Rose mengoyak isi etalase dengan matanya. Sembari tersenyum, sorotnya menatap berbagai kue yang sudah di desain sangat indah di dalam sana. Hari ini, Rose akan membelikan kue khusus untuk Lily; seperti biasa, mencari kue dengan coklat yang menumpah ruah diatasnya. Beruntung, hari ini sangat banyak stok yang sesuai kriteria kesukaan putrinya.
Tempat ini begitu sunyi dengan musik lirih mengiringi. Suasana hati Rose sangat buruk jika melihat dari kilat matanya. Hidupnya terusik lagi dengan hanya melihat Vee yang beberapa kali berhadapan langsung di depan matanya.
Mengingat lagi, dua hari yang lalu saat Jaeko menerima telefon dari Vee dengan raut mengawatirkan juga membuat Rose kalang kabut memikirkan. Berbagai spekulasi mengerubung tidak jelas dalam benaknya. Ingin acuh namun jujur wanita itu tidak bisa.
Rose melihat sebentar jendela kaca dengan bingkai kayu di samping kanan. Melirik sebentar cahaya malam yang semakin merenggut warna bumi. Waktu hampir jam sembilan malam kala pandangannya berpindah pada jam dengan bentuk kotak terpajang di dinding ruangan. Rose harus cepat-cepat pulang mengingat tiga jam lagi putrinya akan bertambah usia.
Saat Rose ingin memanggil pelayan, suara dentingan pintu berbunyi, menandakan ada customers lain mengunjungi. Tidak begitu lama, presensi seorang wanita pemilik rambut pirang yang nampak mengkilau hadir dalam ruangan. Rose semula tidak berminat walau untuk sekelebat melirik bayangannya. Namun, kefamiliaran yang terpancar mengoyak hatinya hingga sakit menjalar di sekujur tubuhnya.
"Zara," lirihnya, walau tidak terdengar oleh siapapun. Wanita bernama Zara yang sudah tepat dihadapannya tersenyum dengan ramahnya.
"Hai, Rose. Kebetulan sekali kita bertemu disini. Bagaimana kabarmu?"
"Like shit." Rose mengumpat dalam hati dengan sudut bibir tertarik keatas merespon sapaan yang sangat luar biasa diluar dugaan.

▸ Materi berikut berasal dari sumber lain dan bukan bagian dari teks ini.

File: src/rtl/ocp_trip_latch.sv
module ocp_trip_latch #(
  parameter int W    = 12,
  parameter int NCH  = 2,
  parameter int NPWM = 3,
  parameter int PRE  = 20,
  parameter int WIN  = 8,
  parameter int THR  = 6
) (
  input  logic             clk,
  input  logic             rst_n,
  input  logic             clr,
  input  logic [NCH-1:0]   ch_en,
  input  logic [NCH*W-1:0] samp,
  input  logic [W-2:0]     ilim,
  input  logic [NPWM-1:0]  ext_trip_n,
  input  logic [NPWM-1:0]  pwm_a_in,
  input  logic [NPWM-1:0]  pwm_b_in,
  output logic [NPWM-1:0]  pwm_a_out,
  output logic [NPWM-1:0]  pwm_b_out,
  output logic [NPWM-1:0]  trip_flag,
  output logic             run_en,
  output logic [NCH-1:0]   hi_latch,
  output logic [NCH-1:0]   lo_latch
);
  localparam int PW  = (PRE > 1) ? $clog2(PRE) : 1;
  localparam int MID = 1 << (W - 1);
  localparam int NF  = 2 * NCH;

  logic [PW-1:0]   pre_cnt;
  logic            strobe;
  logic [W-1:0]    lim_hi, lim_lo;
  logic [NF-1:0]   raw, filt, lat, fen;
  logic            cmp_trip, shut;
  logic [NPWM-1:0] evt, force_hi;

  assign strobe = (pre_cnt == PW'(PRE - 1));
  assign lim_hi = W'(MID) + {1'b0, ilim};
  assign lim_lo = W'(MID) - {1'b0, ilim};

  always_ff @(posedge clk) begin
    if (!rst_n)      pre_cnt <= '0;
    else if (strobe) pre_cnt <= '0;
    else             pre_cnt <= pre_cnt + 1'b1;
  end

  // even filter index = high side, odd = low side (inverted compare)
  for (genvar c = 0; c < NCH; c++) begin : g_ch
    logic [W-1:0] s;
    assign s          = samp[c*W +: W];
    assign raw[2*c]   = (s > lim_hi);
    assign raw[2*c+1] = (s < lim_lo);
    assign fen[2*c]   = ch_en[c];
    assign fen[2*c+1] = ch_en[c];
    assign hi_latch[c] = lat[2*c];
    assign lo_latch[c] = lat[2*c+1];
  end

  for (genvar f = 0; f < NF; f++) begin : g_filt
    logic [WIN-1:0] win, nwin;
    int             ones;
    assign nwin = {win[WIN-2:0], raw[f]};
    always_comb ones = $countones(nwin);

    always_ff @(posedge clk) begin
      if (!rst_n) begin
        win     <= '0;
        filt[f] <= 1'b0;
      end else if (strobe) begin
        win <= nwin;
        if (ones >= THR)            filt[f] <= 1'b1;
        else if (WIN - ones >= THR) filt[f] <= 1'b0;
      end
    end

    always_ff @(posedge clk) begin
      if (!rst_n || clr) lat[f] <= 1'b0;
      else if (filt[f])  lat[f] <= 1'b1;
    end
  end

  assign cmp_trip = |(filt & fen);
  assign evt      = {NPWM{cmp_trip}} | ~ext_trip_n;
  assign force_hi = evt | trip_flag | {NPWM{shut}};

  always_ff @(posedge clk) begin
    if (!rst_n || clr) begin
      trip_flag <= '0;
      shut      <= 1'b0;
    end else begin
      trip_flag <= trip_flag | evt | {NPWM{shut}};
      shut      <= shut | (|trip_flag);
    end
  end

  assign pwm_a_out = pwm_a_in | force_hi;
  assign pwm_b_out = pwm_b_in | force_hi;
  assign run_en    = ~(shut | (|trip_flag));
endmodule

Zara tidak begitu mendapat respon dengan ungkapan kata. Berbelok arah, mendapatkan semacam ide yang ingin sekali diungkapkannya. Sebenarnya, wanita ini juga sangat terkejut mendapti Rose tanpa rencana. Seakan Tuhan sudah mentakdirkannya.
"Aku tidak tau kau sudah kembali ke Indonesia Rose. Aku tau saat melihat kau dan putriku di depan layar kaca. Sungguh suamiku itu tidak membicarakan dulu padaku," ungkapnya berlebihan dengan diiringi tawa renyah yang memuakkan bagi Rose.
Di masa lalu mereka memang tidak pernah bermasalah. Wajar jika saat ini semuanya terlihat normal-normal saja. Rose menyadari memang Vee-nya yang tidak begitu mencintainya, melainkan Zara lah yang selalu ada dihatinya. Pikir Rose, kedua orang itu hanya terjebak dalam ikatan persahabatan dan tidak menyadari saling menyimpan perasaan. Hingga mereka mungkin tahu, lalu memutuskan untuk membuat ikatan pernikahan.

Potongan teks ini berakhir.